> _PROBLEM REQUIREMENTS_
Set down all of the data again, character for character.

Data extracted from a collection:
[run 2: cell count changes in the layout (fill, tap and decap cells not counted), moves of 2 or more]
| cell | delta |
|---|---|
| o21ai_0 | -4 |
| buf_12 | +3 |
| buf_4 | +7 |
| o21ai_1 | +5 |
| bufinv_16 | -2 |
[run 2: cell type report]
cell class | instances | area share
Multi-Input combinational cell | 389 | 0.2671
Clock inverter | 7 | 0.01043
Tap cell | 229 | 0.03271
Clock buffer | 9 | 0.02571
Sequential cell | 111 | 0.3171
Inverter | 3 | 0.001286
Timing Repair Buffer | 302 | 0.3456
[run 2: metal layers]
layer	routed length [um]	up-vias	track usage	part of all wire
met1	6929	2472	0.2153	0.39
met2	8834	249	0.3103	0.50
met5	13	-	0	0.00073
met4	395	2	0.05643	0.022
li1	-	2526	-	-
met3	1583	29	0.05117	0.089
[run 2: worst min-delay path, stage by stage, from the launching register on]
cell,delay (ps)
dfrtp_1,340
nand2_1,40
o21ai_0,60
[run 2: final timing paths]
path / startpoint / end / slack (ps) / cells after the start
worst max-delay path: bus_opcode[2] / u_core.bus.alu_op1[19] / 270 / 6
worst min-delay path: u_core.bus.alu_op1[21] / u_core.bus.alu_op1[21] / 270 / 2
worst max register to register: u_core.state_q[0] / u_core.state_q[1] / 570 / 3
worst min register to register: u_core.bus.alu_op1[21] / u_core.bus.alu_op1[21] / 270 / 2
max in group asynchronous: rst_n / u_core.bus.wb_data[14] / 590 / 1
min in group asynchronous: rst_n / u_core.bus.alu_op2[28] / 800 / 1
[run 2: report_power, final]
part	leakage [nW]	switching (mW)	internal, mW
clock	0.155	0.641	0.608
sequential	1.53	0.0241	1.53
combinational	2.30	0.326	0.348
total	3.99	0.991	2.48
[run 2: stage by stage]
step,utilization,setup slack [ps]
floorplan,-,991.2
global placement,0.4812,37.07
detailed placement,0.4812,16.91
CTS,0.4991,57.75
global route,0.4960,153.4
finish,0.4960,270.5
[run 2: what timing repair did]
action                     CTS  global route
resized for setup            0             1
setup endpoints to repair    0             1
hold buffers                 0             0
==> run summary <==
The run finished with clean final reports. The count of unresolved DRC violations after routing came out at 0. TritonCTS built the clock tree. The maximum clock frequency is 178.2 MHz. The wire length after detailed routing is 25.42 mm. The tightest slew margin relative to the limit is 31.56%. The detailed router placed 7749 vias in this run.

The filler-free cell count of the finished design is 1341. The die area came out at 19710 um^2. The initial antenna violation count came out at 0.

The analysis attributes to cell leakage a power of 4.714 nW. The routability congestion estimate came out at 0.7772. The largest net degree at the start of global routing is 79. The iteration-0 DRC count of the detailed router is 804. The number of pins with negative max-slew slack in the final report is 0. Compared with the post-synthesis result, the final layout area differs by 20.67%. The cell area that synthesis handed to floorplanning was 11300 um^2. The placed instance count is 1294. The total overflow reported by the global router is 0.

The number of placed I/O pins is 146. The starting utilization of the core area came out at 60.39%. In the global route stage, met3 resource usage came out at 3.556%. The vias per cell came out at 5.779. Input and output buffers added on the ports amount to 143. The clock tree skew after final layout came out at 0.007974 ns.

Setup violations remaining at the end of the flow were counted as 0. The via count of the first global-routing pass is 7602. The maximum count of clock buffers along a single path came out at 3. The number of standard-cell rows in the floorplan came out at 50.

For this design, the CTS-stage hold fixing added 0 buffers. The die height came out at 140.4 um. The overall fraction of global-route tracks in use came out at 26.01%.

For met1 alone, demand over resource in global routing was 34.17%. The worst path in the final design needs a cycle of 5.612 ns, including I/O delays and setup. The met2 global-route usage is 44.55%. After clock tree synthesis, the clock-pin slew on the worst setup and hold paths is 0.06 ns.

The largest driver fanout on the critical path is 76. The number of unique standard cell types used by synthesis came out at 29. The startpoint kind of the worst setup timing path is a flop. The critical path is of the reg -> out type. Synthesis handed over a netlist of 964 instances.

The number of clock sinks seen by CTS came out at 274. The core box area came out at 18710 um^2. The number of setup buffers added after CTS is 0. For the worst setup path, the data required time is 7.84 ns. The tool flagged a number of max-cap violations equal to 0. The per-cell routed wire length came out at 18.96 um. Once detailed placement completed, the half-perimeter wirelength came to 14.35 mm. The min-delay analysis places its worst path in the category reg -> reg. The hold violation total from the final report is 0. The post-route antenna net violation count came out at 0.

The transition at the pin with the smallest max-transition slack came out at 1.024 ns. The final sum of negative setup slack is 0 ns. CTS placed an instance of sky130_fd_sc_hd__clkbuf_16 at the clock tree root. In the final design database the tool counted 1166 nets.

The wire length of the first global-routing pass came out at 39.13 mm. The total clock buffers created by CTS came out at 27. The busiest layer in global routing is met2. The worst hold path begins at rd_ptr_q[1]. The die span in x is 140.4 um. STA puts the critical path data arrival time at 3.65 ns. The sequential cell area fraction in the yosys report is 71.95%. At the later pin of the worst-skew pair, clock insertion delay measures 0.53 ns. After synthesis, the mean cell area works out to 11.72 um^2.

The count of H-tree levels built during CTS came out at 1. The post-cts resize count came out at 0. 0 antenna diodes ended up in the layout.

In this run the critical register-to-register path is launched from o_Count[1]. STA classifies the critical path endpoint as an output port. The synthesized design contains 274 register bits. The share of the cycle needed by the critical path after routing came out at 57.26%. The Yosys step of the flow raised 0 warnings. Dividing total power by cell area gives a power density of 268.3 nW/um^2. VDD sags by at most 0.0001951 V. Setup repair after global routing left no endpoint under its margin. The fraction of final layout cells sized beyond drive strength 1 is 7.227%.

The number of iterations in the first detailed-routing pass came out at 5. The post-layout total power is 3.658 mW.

> _WRITTEN REPLY_
[run 2: cell count changes in the layout (fill, tap and decap cells not counted), moves of 2 or more]
| cell | delta |
|---|---|
| o21ai_0 | -4 |
| buf_12 | +3 |
| buf_4 | +7 |
| o21ai_1 | +5 |
| bufinv_16 | -2 |
[run 2: cell type report]
cell class | instances | area share
Multi-Input combinational cell | 389 | 0.2671
Clock inverter | 7 | 0.01043
Tap cell | 229 | 0.03271
Clock buffer | 9 | 0.02571
Sequential cell | 111 | 0.3171
Inverter | 3 | 0.001286
Timing Repair Buffer | 302 | 0.3456
[run 2: metal layers]
layer	routed length [um]	up-vias	track usage	part of all wire
met1	6929	2472	0.2153	0.39
met2	8834	249	0.3103	0.50
met5	13	-	0	0.00073
met4	395	2	0.05643	0.022
li1	-	2526	-	-
met3	1583	29	0.05117	0.089
[run 2: worst min-delay path, stage by stage, from the launching register on]
cell,delay (ps)
dfrtp_1,340
nand2_1,40
o21ai_0,60
[run 2: final timing paths]
path / startpoint / end / slack (ps) / cells after the start
worst max-delay path: bus_opcode[2] / u_core.bus.alu_op1[19] / 270 / 6
worst min-delay path: u_core.bus.alu_op1[21] / u_core.bus.alu_op1[21] / 270 / 2
worst max register to register: u_core.state_q[0] / u_core.state_q[1] / 570 / 3
worst min register to register: u_core.bus.alu_op1[21] / u_core.bus.alu_op1[21] / 270 / 2
max in group asynchronous: rst_n / u_core.bus.wb_data[14] / 590 / 1
min in group asynchronous: rst_n / u_core.bus.alu_op2[28] / 800 / 1
[run 2: report_power, final]
part	leakage [nW]	switching (mW)	internal, mW
clock	0.155	0.641	0.608
sequential	1.53	0.0241	1.53
combinational	2.30	0.326	0.348
total	3.99	0.991	2.48
[run 2: stage by stage]
step,utilization,setup slack [ps]
floorplan,-,991.2
global placement,0.4812,37.07
detailed placement,0.4812,16.91
CTS,0.4991,57.75
global route,0.4960,153.4
finish,0.4960,270.5
[run 2: what timing repair did]
action                     CTS  global route
resized for setup            0             1
setup endpoints to repair    0             1
hold buffers                 0             0
==> run summary <==
The run finished with clean final reports. The count of unresolved DRC violations after routing came out at 0. TritonCTS built the clock tree. The maximum clock frequency is 178.2 MHz. The wire length after detailed routing is 25.42 mm. The tightest slew margin relative to the limit is 31.56%. The detailed router placed 7749 vias in this run.

The filler-free cell count of the finished design is 1341. The die area came out at 19710 um^2. The initial antenna violation count came out at 0.

The analysis attributes to cell leakage a power of 4.714 nW. The routability congestion estimate came out at 0.7772. The largest net degree at the start of global routing is 79. The iteration-0 DRC count of the detailed router is 804. The number of pins with negative max-slew slack in the final report is 0. Compared with the post-synthesis result, the final layout area differs by 20.67%. The cell area that synthesis handed to floorplanning was 11300 um^2. The placed instance count is 1294. The total overflow reported by the global router is 0.

The number of placed I/O pins is 146. The starting utilization of the core area came out at 60.39%. In the global route stage, met3 resource usage came out at 3.556%. The vias per cell came out at 5.779. Input and output buffers added on the ports amount to 143. The clock tree skew after final layout came out at 0.007974 ns.

Setup violations remaining at the end of the flow were counted as 0. The via count of the first global-routing pass is 7602. The maximum count of clock buffers along a single path came out at 3. The number of standard-cell rows in the floorplan came out at 50.

For this design, the CTS-stage hold fixing added 0 buffers. The die height came out at 140.4 um. The overall fraction of global-route tracks in use came out at 26.01%.

For met1 alone, demand over resource in global routing was 34.17%. The worst path in the final design needs a cycle of 5.612 ns, including I/O delays and setup. The met2 global-route usage is 44.55%. After clock tree synthesis, the clock-pin slew on the worst setup and hold paths is 0.06 ns.

The largest driver fanout on the critical path is 76. The number of unique standard cell types used by synthesis came out at 29. The startpoint kind of the worst setup timing path is a flop. The critical path is of the reg -> out type. Synthesis handed over a netlist of 964 instances.

The number of clock sinks seen by CTS came out at 274. The core box area came out at 18710 um^2. The number of setup buffers added after CTS is 0. For the worst setup path, the data required time is 7.84 ns. The tool flagged a number of max-cap violations equal to 0. The per-cell routed wire length came out at 18.96 um. Once detailed placement completed, the half-perimeter wirelength came to 14.35 mm. The min-delay analysis places its worst path in the category reg -> reg. The hold violation total from the final report is 0. The post-route antenna net violation count came out at 0.

The transition at the pin with the smallest max-transition slack came out at 1.024 ns. The final sum of negative setup slack is 0 ns. CTS placed an instance of sky130_fd_sc_hd__clkbuf_16 at the clock tree root. In the final design database the tool counted 1166 nets.

The wire length of the first global-routing pass came out at 39.13 mm. The total clock buffers created by CTS came out at 27. The busiest layer in global routing is met2. The worst hold path begins at rd_ptr_q[1]. The die span in x is 140.4 um. STA puts the critical path data arrival time at 3.65 ns. The sequential cell area fraction in the yosys report is 71.95%. At the later pin of the worst-skew pair, clock insertion delay measures 0.53 ns. After synthesis, the mean cell area works out to 11.72 um^2.

The count of H-tree levels built during CTS came out at 1. The post-cts resize count came out at 0. 0 antenna diodes ended up in the layout.

In this run the critical register-to-register path is launched from o_Count[1]. STA classifies the critical path endpoint as an output port. The synthesized design contains 274 register bits. The share of the cycle needed by the critical path after routing came out at 57.26%. The Yosys step of the flow raised 0 warnings. Dividing total power by cell area gives a power density of 268.3 nW/um^2. VDD sags by at most 0.0001951 V. Setup repair after global routing left no endpoint under its margin. The fraction of final layout cells sized beyond drive strength 1 is 7.227%.

The number of iterations in the first detailed-routing pass came out at 5. The post-layout total power is 3.658 mW.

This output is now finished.